Candidates were expected to know the different hormonal responses to hypovolaemia The possible approach to this question can be either by explaining the hormonal response in terms of time sequence or by different hormonal systems. Good answers to this question included how different hormonal responses are activated and
mediated. The common omissions were secretion of erythropoietin within 24 hours of haemorrhage, role of macula densa and juxtaglomercular apparatus, interactions between baroreceptors and sympathetic nervous system with the secretion of ADH, cortisol, glucagon and catecholamines.
Syllabus: C1g 2b
Reference: Kam 1st edition 156, 212
Guyton 11th edition 342,287-280


  • Staging of blood loss is in terms of % of circulating volume lost:
    • Four classes (ATLS): <15% of volume, 15–30%, 30–40% and > 40%
    • Loss of 1000ml of blood (20% of the total circulating volume) in a 70kg subject  represents most of the stressed volume.
    • Loss of 2000ml of blood = 40% of the circulating volume = severe haemorrhagic shock
  • Hypovolemia and cardiovascular compensation
    • Baroreflex activation and chemoreceptor activation.

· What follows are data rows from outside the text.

$ cat src/rtl/binary_to_ieee_if.sv
// Operand/result handshake bundle for the integer-to-float converter.
interface binary_to_ieee_if;
  localparam int unsigned DATA_W = 32;

  logic              in_valid;
  logic              in_ready;
  logic [DATA_W-1:0] in_data;
  logic              out_valid;
  logic              out_ready;
  logic [DATA_W-1:0] out_data;
  logic              busy;

  // Producer/consumer side: drives operands, takes results.
  modport master (
    output in_valid, in_data, out_ready,
    input  in_ready, out_valid, out_data, busy
  );

  // Converter side.
  modport slave (
    input  in_valid, in_data, out_ready,
    output in_ready, out_valid, out_data, busy
  );
endinterface

$ cat src/rtl/binary_to_ieee.sv
// 32-bit integer to IEEE-754 single-precision converter.
// Normalises by shifting one bit per cycle, then rounds to nearest-even.
module binary_to_ieee #(
  parameter bit SIGNED_IN = 1'b1
) (
  input logic             clk,
  input logic             rst_n,
  binary_to_ieee_if.slave bus
);

  localparam int unsigned DATA_W  = 32;
  localparam int unsigned SHIFT_W = 5;
  localparam int unsigned EXP_W   = 8;
  localparam int unsigned FRAC_W  = 23;

  typedef struct packed {
    logic              sign;
    logic [EXP_W-1:0]  exp;
    logic [FRAC_W-1:0] frac;
  } ieee_t;

  typedef enum logic [1:0] {
    IDLE  = 2'd0,
    NORM  = 2'd1,
    ROUND = 2'd2,
    DONE  = 2'd3
  } state_t;

  state_t              state_q, state_d;
  logic [DATA_W-1:0]   m_q, m_d;
  logic [SHIFT_W-1:0]  s_q, s_d;
  logic                sign_q, sign_d;
  ieee_t               res_q, res_d;
  logic                in_ready_q, in_ready_d;
  logic                out_valid_q, out_valid_d;
  logic                busy_q, busy_d;

  logic                sign_in_c;
  logic [DATA_W-1:0]   mag_in_c;
  logic                lsb_c, guard_c, sticky_c, round_up_c;
  logic [FRAC_W:0]     frac_sum_c;
  logic [EXP_W-1:0]    exp_base_c;
  ieee_t               rnd_res_c;

  // Operand sign and magnitude; negating -2^31 wraps to 0x80000000, which is the correct magnitude.
  always_comb begin
    sign_in_c = bus.in_data[DATA_W-1] & SIGNED_IN;
    mag_in_c  = sign_in_c ? (~bus.in_data + DATA_W'(1)) : bus.in_data;
  end

  // Round-to-nearest-even of the normalised magnitude; a fraction carry bumps the exponent.
  always_comb begin
    lsb_c      = m_q[8];
    guard_c    = m_q[7];
    sticky_c   = |m_q[6:0];
    round_up_c = guard_c & (sticky_c | lsb_c);
    frac_sum_c = {1'b0, m_q[DATA_W-2:8]} + (FRAC_W+1)'(round_up_c);
    exp_base_c = EXP_W'(9'd158 - 9'(s_q));
    rnd_res_c.sign = sign_q;
    rnd_res_c.exp  = frac_sum_c[FRAC_W] ? (exp_base_c + EXP_W'(1)) : exp_base_c;
    rnd_res_c.frac = frac_sum_c[FRAC_W-1:0];
  end

  // Next-state and datapath updates.
  always_comb begin
    state_d = state_q;
    m_d     = m_q;
    s_d     = s_q;
    sign_d  = sign_q;
    res_d   = res_q;

    unique case (state_q)
      IDLE: begin
        if (bus.in_valid) begin
          sign_d = sign_in_c;
          m_d    = mag_in_c;
          s_d    = '0;
          if (mag_in_c == '0) begin
            res_d   = '0;
            state_d = DONE;
          end else begin
            state_d = NORM;
          end
        end
      end
      NORM: begin
        if (m_q[DATA_W-1]) begin
          state_d = ROUND;
        end else begin
          m_d = {m_q[DATA_W-2:0], 1'b0};
          s_d = s_q + SHIFT_W'(1);
        end
      end
      ROUND: begin
        res_d   = rnd_res_c;
        state_d = DONE;
      end
      DONE: begin
        if (bus.out_ready) begin
          state_d = IDLE;
        end
      end
      default: state_d = IDLE;
    endcase
  end

  // Handshake/status outputs registered from the next state.
  always_comb begin
    in_ready_d  = (state_d == IDLE);
    out_valid_d = (state_d == DONE);
    busy_d      = (state_d != IDLE);
  end

  // State and output registers.
  always_ff @(posedge clk or negedge rst_n) begin
    if (!rst_n) begin
      state_q     <= IDLE;
      m_q         <= '0;
      s_q         <= '0;
      sign_q      <= 1'b0;
      res_q       <= '0;
      in_ready_q  <= 1'b1;
      out_valid_q <= 1'b0;
      busy_q      <= 1'b0;
    end else begin
      state_q     <= state_d;
      m_q         <= m_d;
      s_q         <= s_d;
      sign_q      <= sign_d;
      res_q       <= res_d;
      in_ready_q  <= in_ready_d;
      out_valid_q <= out_valid_d;
      busy_q      <= busy_d;
    end
  end

  assign bus.in_ready  = in_ready_q;
  assign bus.out_valid = out_valid_q;
  assign bus.out_data  = res_q;
  assign bus.busy      = busy_q;

endmodule
$ cat src/flat_wrapper.sv
// flat-port wrapper written by rule: the top's interface ports become plain ports
module binary_to_ieee_flat 
#(
  parameter bit SIGNED_IN = 1'b1
)
  (clk, rst_n, bus_in_valid, bus_in_data, bus_out_ready, bus_in_ready, bus_out_valid, bus_out_data, bus_busy);
  binary_to_ieee_if bus_i ();
  input logic clk;
  input logic rst_n;
  input wire logic [$bits(bus_i.in_valid)-1:0] bus_in_valid;
  input wire logic [$bits(bus_i.in_data)-1:0] bus_in_data;
  input wire logic [$bits(bus_i.out_ready)-1:0] bus_out_ready;
  output wire logic [$bits(bus_i.in_ready)-1:0] bus_in_ready;
  output wire logic [$bits(bus_i.out_valid)-1:0] bus_out_valid;
  output wire logic [$bits(bus_i.out_data)-1:0] bus_out_data;
  output wire logic [$bits(bus_i.busy)-1:0] bus_busy;
  assign bus_i.in_valid = bus_in_valid;
  assign bus_i.in_data = bus_in_data;
  assign bus_i.out_ready = bus_out_ready;
  assign bus_in_ready = bus_i.in_ready;
  assign bus_out_valid = bus_i.out_valid;
  assign bus_out_data = bus_i.out_data;
  assign bus_busy = bus_i.busy;
  binary_to_ieee #(.SIGNED_IN(SIGNED_IN)) u_core (.clk(clk), .rst_n(rst_n), .bus(bus_i));
endmodule
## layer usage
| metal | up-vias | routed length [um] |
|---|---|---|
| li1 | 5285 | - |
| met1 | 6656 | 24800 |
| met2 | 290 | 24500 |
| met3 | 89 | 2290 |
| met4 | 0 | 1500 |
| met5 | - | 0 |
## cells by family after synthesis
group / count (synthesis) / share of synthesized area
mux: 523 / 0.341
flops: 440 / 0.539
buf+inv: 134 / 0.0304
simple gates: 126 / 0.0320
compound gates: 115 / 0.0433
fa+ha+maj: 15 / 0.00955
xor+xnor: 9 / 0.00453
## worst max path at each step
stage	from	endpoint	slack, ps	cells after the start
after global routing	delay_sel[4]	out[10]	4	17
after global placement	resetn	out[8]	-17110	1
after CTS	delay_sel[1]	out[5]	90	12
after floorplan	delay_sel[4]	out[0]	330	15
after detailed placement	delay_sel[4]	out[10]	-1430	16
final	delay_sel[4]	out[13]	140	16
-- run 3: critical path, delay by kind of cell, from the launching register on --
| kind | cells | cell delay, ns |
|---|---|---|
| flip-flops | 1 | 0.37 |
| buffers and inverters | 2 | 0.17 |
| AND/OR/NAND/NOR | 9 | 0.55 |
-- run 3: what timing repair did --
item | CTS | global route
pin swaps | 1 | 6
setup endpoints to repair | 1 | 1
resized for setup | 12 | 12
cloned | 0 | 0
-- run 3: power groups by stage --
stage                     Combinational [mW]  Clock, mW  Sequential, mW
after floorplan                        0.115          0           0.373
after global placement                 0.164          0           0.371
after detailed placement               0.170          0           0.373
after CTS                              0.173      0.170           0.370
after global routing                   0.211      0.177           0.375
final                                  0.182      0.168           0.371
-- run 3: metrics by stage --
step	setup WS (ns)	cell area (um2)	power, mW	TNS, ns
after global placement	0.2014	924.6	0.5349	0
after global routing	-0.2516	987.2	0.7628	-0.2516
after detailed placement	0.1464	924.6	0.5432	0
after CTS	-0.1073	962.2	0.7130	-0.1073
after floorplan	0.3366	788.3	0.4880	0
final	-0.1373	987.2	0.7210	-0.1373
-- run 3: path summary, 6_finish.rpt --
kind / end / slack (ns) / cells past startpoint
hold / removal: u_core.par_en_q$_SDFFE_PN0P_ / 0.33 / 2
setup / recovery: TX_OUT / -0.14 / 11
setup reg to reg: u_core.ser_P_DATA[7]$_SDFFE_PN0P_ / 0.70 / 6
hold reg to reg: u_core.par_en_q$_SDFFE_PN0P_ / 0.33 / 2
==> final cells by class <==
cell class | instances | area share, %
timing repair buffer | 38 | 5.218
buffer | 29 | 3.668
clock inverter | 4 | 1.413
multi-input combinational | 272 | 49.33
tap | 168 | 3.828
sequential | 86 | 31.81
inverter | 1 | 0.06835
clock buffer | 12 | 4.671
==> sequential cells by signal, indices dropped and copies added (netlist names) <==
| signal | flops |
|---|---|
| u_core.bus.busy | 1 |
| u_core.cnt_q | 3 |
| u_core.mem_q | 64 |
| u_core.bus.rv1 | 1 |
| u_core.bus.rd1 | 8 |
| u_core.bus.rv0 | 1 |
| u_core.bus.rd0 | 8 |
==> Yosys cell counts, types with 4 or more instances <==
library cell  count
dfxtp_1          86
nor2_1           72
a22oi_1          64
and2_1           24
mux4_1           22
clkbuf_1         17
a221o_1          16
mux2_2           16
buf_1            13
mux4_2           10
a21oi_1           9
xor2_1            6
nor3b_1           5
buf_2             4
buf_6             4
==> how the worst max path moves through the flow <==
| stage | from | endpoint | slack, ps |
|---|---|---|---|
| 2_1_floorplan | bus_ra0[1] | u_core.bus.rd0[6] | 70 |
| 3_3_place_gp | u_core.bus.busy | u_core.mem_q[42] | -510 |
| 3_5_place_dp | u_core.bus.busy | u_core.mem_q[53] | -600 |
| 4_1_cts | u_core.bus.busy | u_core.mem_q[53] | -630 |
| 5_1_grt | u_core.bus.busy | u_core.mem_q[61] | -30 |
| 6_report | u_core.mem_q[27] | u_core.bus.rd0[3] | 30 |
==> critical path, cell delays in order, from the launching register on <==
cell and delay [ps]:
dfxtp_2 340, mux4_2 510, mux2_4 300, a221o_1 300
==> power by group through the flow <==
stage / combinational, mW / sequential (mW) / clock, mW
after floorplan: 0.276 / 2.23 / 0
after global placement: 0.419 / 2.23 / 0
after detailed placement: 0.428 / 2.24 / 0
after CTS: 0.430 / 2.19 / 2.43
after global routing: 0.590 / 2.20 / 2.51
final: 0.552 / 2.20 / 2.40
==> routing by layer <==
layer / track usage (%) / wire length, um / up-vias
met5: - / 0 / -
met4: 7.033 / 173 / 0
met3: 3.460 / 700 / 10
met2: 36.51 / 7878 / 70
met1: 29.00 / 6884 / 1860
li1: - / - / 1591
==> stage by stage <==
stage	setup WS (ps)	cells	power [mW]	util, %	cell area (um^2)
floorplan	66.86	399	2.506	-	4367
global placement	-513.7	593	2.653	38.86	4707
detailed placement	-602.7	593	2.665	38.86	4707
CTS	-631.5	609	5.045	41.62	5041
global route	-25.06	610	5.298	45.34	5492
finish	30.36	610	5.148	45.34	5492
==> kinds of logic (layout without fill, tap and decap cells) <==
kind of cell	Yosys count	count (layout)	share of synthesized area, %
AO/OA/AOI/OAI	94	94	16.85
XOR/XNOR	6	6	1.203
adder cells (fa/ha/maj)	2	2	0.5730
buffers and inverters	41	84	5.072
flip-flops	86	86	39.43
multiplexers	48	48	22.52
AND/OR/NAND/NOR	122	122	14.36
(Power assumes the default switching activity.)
`src/rtl/m1_gates_pkg.sv`:
```
// Shared constants and the saturating run-counter step for m1_gates.
package m1_gates_pkg;

    localparam int CNT_W             = 8;
    localparam int STABLE_CYCLES_DEF = 2;

    typedef logic [CNT_W-1:0] cnt_t;

    // Count up while the lane is high, hold at lim, clear on any low sample.
    function automatic cnt_t cnt_step(input cnt_t q, input logic hit, input cnt_t lim);
        cnt_t r;
        if (!hit) begin
            r = '0;
        end else if (q >= lim) begin
            r = lim;
        end else begin
            r = q + cnt_t'(1);
        end
        return r;
    endfunction

endpackage

```
`src/rtl/m1_gates_lane.sv`:
```
// One debounce lane: run counter plus its registered qualified output bit.
module m1_gates_lane
    import m1_gates_pkg::*;
#(
    parameter int STABLE_CYCLES = STABLE_CYCLES_DEF
) (
    input  logic clk,
    input  logic rst,
    input  logic hit_i,
    output logic e_o
);

    localparam cnt_t LIMIT = cnt_t'(STABLE_CYCLES);

    cnt_t cnt_q;
    cnt_t cnt_d;
    logic e_q;
    logic e_d;

    always_comb begin
        cnt_d = cnt_step(cnt_q, hit_i, LIMIT);
        e_d   = (cnt_d == LIMIT);
    end

    // e_q mirrors (cnt_q == LIMIT) but comes straight from a flop.
    always_ff @(posedge clk) begin
        if (rst) begin
            cnt_q <= '0;
            e_q   <= 1'b0;
        end else begin
            cnt_q <= cnt_d;
            e_q   <= e_d;
        end
    end

    assign e_o = e_q;

endmodule

```
`src/rtl/m1_gates.sv`:
```
// AND gate with combinational, registered and per-bit debounced outputs.
module m1_gates
    import m1_gates_pkg::*;
#(
    parameter int WIDTH         = 1,
    parameter int STABLE_CYCLES = STABLE_CYCLES_DEF
) (
    input  logic             clk,
    input  logic             rst,
    input  logic [WIDTH-1:0] a,
    input  logic [WIDTH-1:0] b,
    output logic [WIDTH-1:0] c,
    output logic [WIDTH-1:0] d,
    output logic [WIDTH-1:0] e
);

    logic [WIDTH-1:0] and_d;
    logic [WIDTH-1:0] d_q;

    assign and_d = a & b;
    assign c     = and_d;

    always_ff @(posedge clk) begin
        if (rst) begin
            d_q <= '0;
        end else begin
            d_q <= and_d;
        end
    end

    assign d = d_q;

    for (genvar i = 0; i < WIDTH; i++) begin : g_lane
        m1_gates_lane #(
            .STABLE_CYCLES(STABLE_CYCLES)
        ) u_lane (
            .clk  (clk),
            .rst  (rst),
            .hit_i(and_d[i]),
            .e_o  (e[i])
        );
    end

endmodule

```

    • Decreased vagal stimulus; thus increased heart rate
    • Sympathetic activation, which has multiple effects:
      • Increased peripheral vascular resistanc
      • Redistribution of blood flow away from the cutaneous and splanchnic circulation
      • Stimulation of systemic catecholamine release from adrenal glands, which produces an increased systemic effect in addition to the peripheral sympathetic nervous system effecs
      • Stimulation of vasopressin release via the projections from the nucleus of the solitary tract to the hypothalamus
      • Stimulation of renin release by sympathetic stimulation of the juxtaglomerular cells, and due to lower renal perfusion
  • Transcapillary fluid redistribution and isovolaemic anaemia
    • ​​​​​​​Vasoconstriction of arterioles results in reduced capillary hydrostatic pressure
    • This results in a change in the Starling relationship in the microcirculation
    • The result is a movement of free water out of the interstitial space and into the intravascular space
    • This dilutes the blood volume and decreases the haematocrit, decreasing the haemoglobin concentration of the blood, but restoring some of the circulating volume
  • Renal fluid/electrolyte conservation and haemopoiesis
    • ​​​​​​​​​​​​​​Renin secretion causes:
      • Vasoconstriction (by angiotensin)
      • Increased sodium retention (by aldosterone)
    • Vasopressin release causes:
      • Vasoconstriction (by V1 receptors)
      • Increased water retention (by V2 receptors)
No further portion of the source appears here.